I'd remove that "even".

If we used both terms, then they'd be getting it right.

But since we're not, they're being misleading compared to the typical use.

> I think it's the memory people who got this wrong

The memory people? It's pretty much everyone that uses "gigabyte" and isn't
selling you a storage device.

------
aj7
The coolest coax cable is the YK-217 cable. 14.8 ohm impedance. 25kv. The
center conductor was a 6mm plastic rod. Then came the braided inner conductor,
covered with some very thin black plastic shit. Then some serious HV
insulation, followed by the outer conductor and a thick outer protective
jacket. The cable was about 16mm in outside diameter. I had to strip 100 of
these cables, with the inner conductor extending about 35mm from the outer
conductor. The only way to do this accurately was on a lathe. In my youth, I
spent all afternoon and evening doing this, then went to a concert at
Winterland in San Francisco. From these cables, and a ton of other machining
and one large 50nF capacitor, I built a nitrogen laser reliable enough to use
in my thesis experiment. Every once in a while, a cable would short, always
where my lathe knife had gone a tad too deep.
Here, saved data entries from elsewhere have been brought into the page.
[config.mk]
export PLATFORM = sky130hd
export DESIGN_NAME = rasteriza_caixa_flat
export DESIGN_NICKNAME = d
export VERILOG_FILES = /design/src/rtl/rasteriza_caixa_pkg.sv /design/src/rtl/rasteriza_caixa_if.sv /design/src/rtl/rasteriza_caixa_min_max3.sv /design/src/rtl/rasteriza_caixa.sv /design/src/flat_wrapper.sv
export SDC_FILE = /design/constraint.sdc
export NUM_CORES = 1
export LEC_CHECK = 0
export BUFFER_PORTS_ARGS = -buffer_cell sky130_fd_sc_hd__clkbuf_2
export CORE_MARGIN = 2
export CORE_UTILIZATION = 35
export DETAILED_ROUTE_END_ITERATION = 12
export PLACE_DENSITY = 0.51
export SLEW_MARGIN = 20
export SYNTH_ARGS = -nofsm -noshare
export SYNTH_HDL_FRONTEND = slang
export SYNTH_SLANG_ARGS = --single-unit
[constraint.sdc]
create_clock -name clk -period 9.3 [get_ports clk]
set_input_delay 0.93 -clock clk [delete_from_list [all_inputs] [get_ports clk]]
set_output_delay 0.93 -clock clk [all_outputs]
set_load 0.05 [all_outputs]
**config.mk**
```make
export PLATFORM = sky130hd
export DESIGN_NAME = fir_ctrl_seq
export DESIGN_NICKNAME = d
export VERILOG_FILES = /design/src/rtl/fir_ctrl_seq.sv
export SDC_FILE = /design/constraint.sdc
export NUM_CORES = 1
export LEC_CHECK = 0
export CAP_MARGIN = 20
export CORE_ASPECT_RATIO = 0.75
export CORE_MARGIN = 2
export CORE_UTILIZATION = 35
export CTS_BUF_LIST = sky130_fd_sc_hd__clkbuf_4 sky130_fd_sc_hd__clkbuf_8
export CTS_CLUSTER_DIAMETER = 150
export DETAILED_ROUTE_END_ITERATION = 10
export GPL_ROUTABILITY_DRIVEN = 0
export PLACE_DENSITY_LB_ADDON = 0.15
export SLEW_MARGIN = 20
export SYNTH_ARGS = -nofsm -noshare
export SYNTH_HDL_FRONTEND = slang
export SYNTH_SLANG_ARGS = --single-unit
```
**constraint.sdc**
```tcl
create_clock -name iClk12M -period 3.7 [get_ports iClk12M]
set_clock_uncertainty 0.05 [all_clocks]
set_input_delay 0.74 -clock iClk12M [delete_from_list [all_inputs] [get_ports iClk12M]]
set_output_delay 0.74 -clock iClk12M [all_outputs]
set_load 0.05 [all_outputs]
```
**src/rtl/fir_ctrl_seq.sv**
```systemverilog
// -----------------------------------------------------------------------------
// fir_ctrl_seq
// Control sequencer for a 10-tap FIR filter running off the 12 MHz clock.
//   - Free-running /20 divider producing the 600 kHz sample strobe.
//   - Sample register that captures the raw sample on every strobe.
//   - Coefficient reload: a request is followed by a flag cycle, ten
//     handshaked RAM writes (tap 0..9) and two tail cycles.
//   - Per-sample coefficient read burst (10 reads plus 2 drain cycles) with
//     delayed multiplier / accumulator enables.
//
// Ports
//   iClk12M          in   12 MHz clock, rising edge
//   iRsn             in   asynchronous active-low reset
//   iCoeffWrReq      in   single-cycle coefficient reload request
//   iCoeffValid      in   coefficient word valid
//   iCoeffData[15:0] in   coefficient word, tap order 0..9
//   oCoeffReady      out  sequencer accepts iCoeffData this cycle
//   iFirIn[2:0]      in   raw filter sample
//   oFirIn[2:0]      out  registered sample for the filter
//   oEnSample600k    out  one-cycle sample strobe every 20 clocks
//   oCoeffUpdateFlag out  coefficient update in progress
//   oCsnRam, oWrnRam out  coefficient RAM chip select / write, active low
//   oAddrRam[5:0]    out  coefficient RAM address
//   oWtDtRam[15:0]   out  coefficient RAM write data
//   oEnMul           out  multiplier enable
//   oEnAddAcc        out  adder / accumulator enable
//   oBusy            out  sequencer not idle
//   oCoeffDone       out  pulse after a completed coefficient reload
//   oSampleMiss      out  pulse when a strobe is dropped
// -----------------------------------------------------------------------------
module fir_ctrl_seq (
  input  logic        iClk12M,
  input  logic        iRsn,
  input  logic        iCoeffWrReq,
  input  logic        iCoeffValid,
  input  logic [15:0] iCoeffData,
  output logic        oCoeffReady,
  input  logic [2:0]  iFirIn,
  output logic [2:0]  oFirIn,
  output logic        oEnSample600k,
  output logic        oCoeffUpdateFlag,
  output logic        oCsnRam,
  output logic        oWrnRam,
  output logic [5:0]  oAddrRam,
  output logic [15:0] oWtDtRam,
  output logic        oEnMul,
  output logic        oEnAddAcc,
  output logic        oBusy,
  output logic        oCoeffDone,
  output logic        oSampleMiss
);

  typedef enum logic [2:0] {
    IDLE     = 3'd0,
    UPD_FLAG = 3'd1,
    UPD_WR   = 3'd2,
    UPD_TAIL = 3'd3,
    RD       = 3'd4,
    DRAIN    = 3'd5
  } state_t;

  state_t      state_r;
  state_t      nextState_s;
  logic [4:0]  divCnt_r;
  logic        enSample_r;
  logic [2:0]  firIn_r;
  logic        pending_r;
  logic [3:0]  idx_r;
  logic        enMul_r;
  logic        enAddAcc_r;
  logic        coeffDone_r;

  logic        pendEff_s;
  logic        inUpd_s;
  logic        idxLast_s;
  logic        twoDone_s;

  // A request in the same cycle as a strobe must already win the IDLE decision.
  assign pendEff_s = pending_r | iCoeffWrReq;
  assign inUpd_s   = (state_r == UPD_FLAG) || (state_r == UPD_WR) || (state_r == UPD_TAIL);
  assign idxLast_s = (idx_r == 4'd9);
  // Tail and drain phases both last two cycles, counted on the shared index.
  assign twoDone_s = (idx_r == 4'd1);

  // Free-running sample divider and registered strobe.
  always_ff @(posedge iClk12M or negedge iRsn) begin
    if (!iRsn) begin
      divCnt_r   <= 5'd0;
      enSample_r <= 1'b0;
    end else begin
      divCnt_r   <= (divCnt_r == 5'd19) ? 5'd0 : divCnt_r + 5'd1;
      enSample_r <= (divCnt_r == 5'd19);
    end
  end

  // Sample register loads on every strobe, even when the read burst is dropped.
  always_ff @(posedge iClk12M or negedge iRsn) begin
    if (!iRsn) begin
      firIn_r <= 3'd0;
    end else if (enSample_r) begin
      firIn_r <= iFirIn;
    end else begin
      firIn_r <= firIn_r;
    end
  end

  // Pending reload request; requests during an update merge into it.
  always_ff @(posedge iClk12M or negedge iRsn) begin
    if (!iRsn) begin
      pending_r <= 1'b0;
    end else if ((state_r == IDLE) && pendEff_s) begin
      pending_r <= 1'b0;
    end else if (iCoeffWrReq && !inUpd_s) begin
      pending_r <= 1'b1;
    end else begin
      pending_r <= pending_r;
    end
  end

  // FSM state register.
  always_ff @(posedge iClk12M or negedge iRsn) begin
    if (!iRsn) begin
      state_r <= IDLE;
    end else begin
      state_r <= nextState_s;
    end
  end

  // FSM next-state logic.
  always_comb begin
    nextState_s = state_r;
    case (state_r)
      IDLE: begin
        if (pendEff_s) begin
          nextState_s = UPD_FLAG;
        end else if (enSample_r) begin
          nextState_s = RD;
        end else begin
          nextState_s = IDLE;
        end
      end
      UPD_FLAG: nextState_s = UPD_WR;
      UPD_WR: begin
        if (iCoeffValid && idxLast_s) begin
          nextState_s = UPD_TAIL;
        end else begin
          nextState_s = UPD_WR;
        end
      end
      UPD_TAIL: nextState_s = twoDone_s ? IDLE : UPD_TAIL;
      RD:       nextState_s = idxLast_s ? DRAIN : RD;
      DRAIN:    nextState_s = twoDone_s ? IDLE : DRAIN;
      default:  nextState_s = IDLE;
    endcase
  end

  // Shared word / cycle index; cleared on every state change so it never passes 9.
  always_ff @(posedge iClk12M or negedge iRsn) begin
    if (!iRsn) begin
      idx_r <= 4'd0;
    end else if (nextState_s != state_r) begin
      idx_r <= 4'd0;
    end else begin
      case (state_r)
        UPD_WR:                idx_r <= iCoeffValid ? idx_r + 4'd1 : idx_r;
        UPD_TAIL, RD, DRAIN:   idx_r <= idx_r + 4'd1;
        default:               idx_r <= 4'd0;
      endcase
    end
  end

  // Delayed datapath enables and the reload completion pulse.
  always_ff @(posedge iClk12M or negedge iRsn) begin
    if (!iRsn) begin
      enMul_r     <= 1'b0;
      enAddAcc_r  <= 1'b0;
      coeffDone_r <= 1'b0;
    end else begin
      enMul_r     <= (state_r == RD);
      enAddAcc_r  <= enMul_r;
      coeffDone_r <= (state_r == UPD_TAIL) && twoDone_s;
    end
  end

  // FSM output decode; write data passes straight through on an accepted word.
  always_comb begin
    oCoeffUpdateFlag = 1'b0;
    oCoeffReady      = 1'b0;
    oCsnRam          = 1'b1;
    oWrnRam          = 1'b1;
    oAddrRam         = 6'd0;
    oWtDtRam         = 16'd0;
    case (state_r)
      UPD_FLAG: oCoeffUpdateFlag = 1'b1;
      UPD_WR: begin
        oCoeffUpdateFlag = 1'b1;
        oCoeffReady      = 1'b1;
        if (iCoeffValid) begin
          oCsnRam  = 1'b0;
          oWrnRam  = 1'b0;
          oAddrRam = {2'b00, idx_r};
          oWtDtRam = iCoeffData;
        end else begin
          oCsnRam  = 1'b1;
          oWrnRam  = 1'b1;
        end
      end
      UPD_TAIL: oCoeffUpdateFlag = 1'b1;
      RD: begin
        oCsnRam  = 1'b0;
        oAddrRam = {2'b00, idx_r};
      end
      default: oCoeffUpdateFlag = 1'b0;
    endcase
  end

  // A strobe is only usable in IDLE with no reload waiting; otherwise it is dropped.
  assign oSampleMiss   = enSample_r && !((state_r == IDLE) && !pendEff_s);
  assign oBusy         = (state_r != IDLE);
  assign oEnSample600k = enSample_r;
  assign oFirIn        = firIn_r;
  assign oEnMul        = enMul_r;
  assign oEnAddAcc     = enAddAcc_r;
  assign oCoeffDone    = coeffDone_r;

endmodule

```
As the laser pulsed at 17Hz, it
sounded like a machine gun when this happened. I stopped the laser, used my
grounding hook to discharge everything, and calmly unclamped the offending
cable and threw it away. The laser ran perfectly well with 99, 98,97… cables.
That’s why I used cables.

------
exabrial
I'd really like to understand impedence some day. I understand the text book
definition is resistance to A/C, but I fail to understand impedence matching,
coax cable ratings, high impedance inputs, and pretty much anywhere else the
term is used.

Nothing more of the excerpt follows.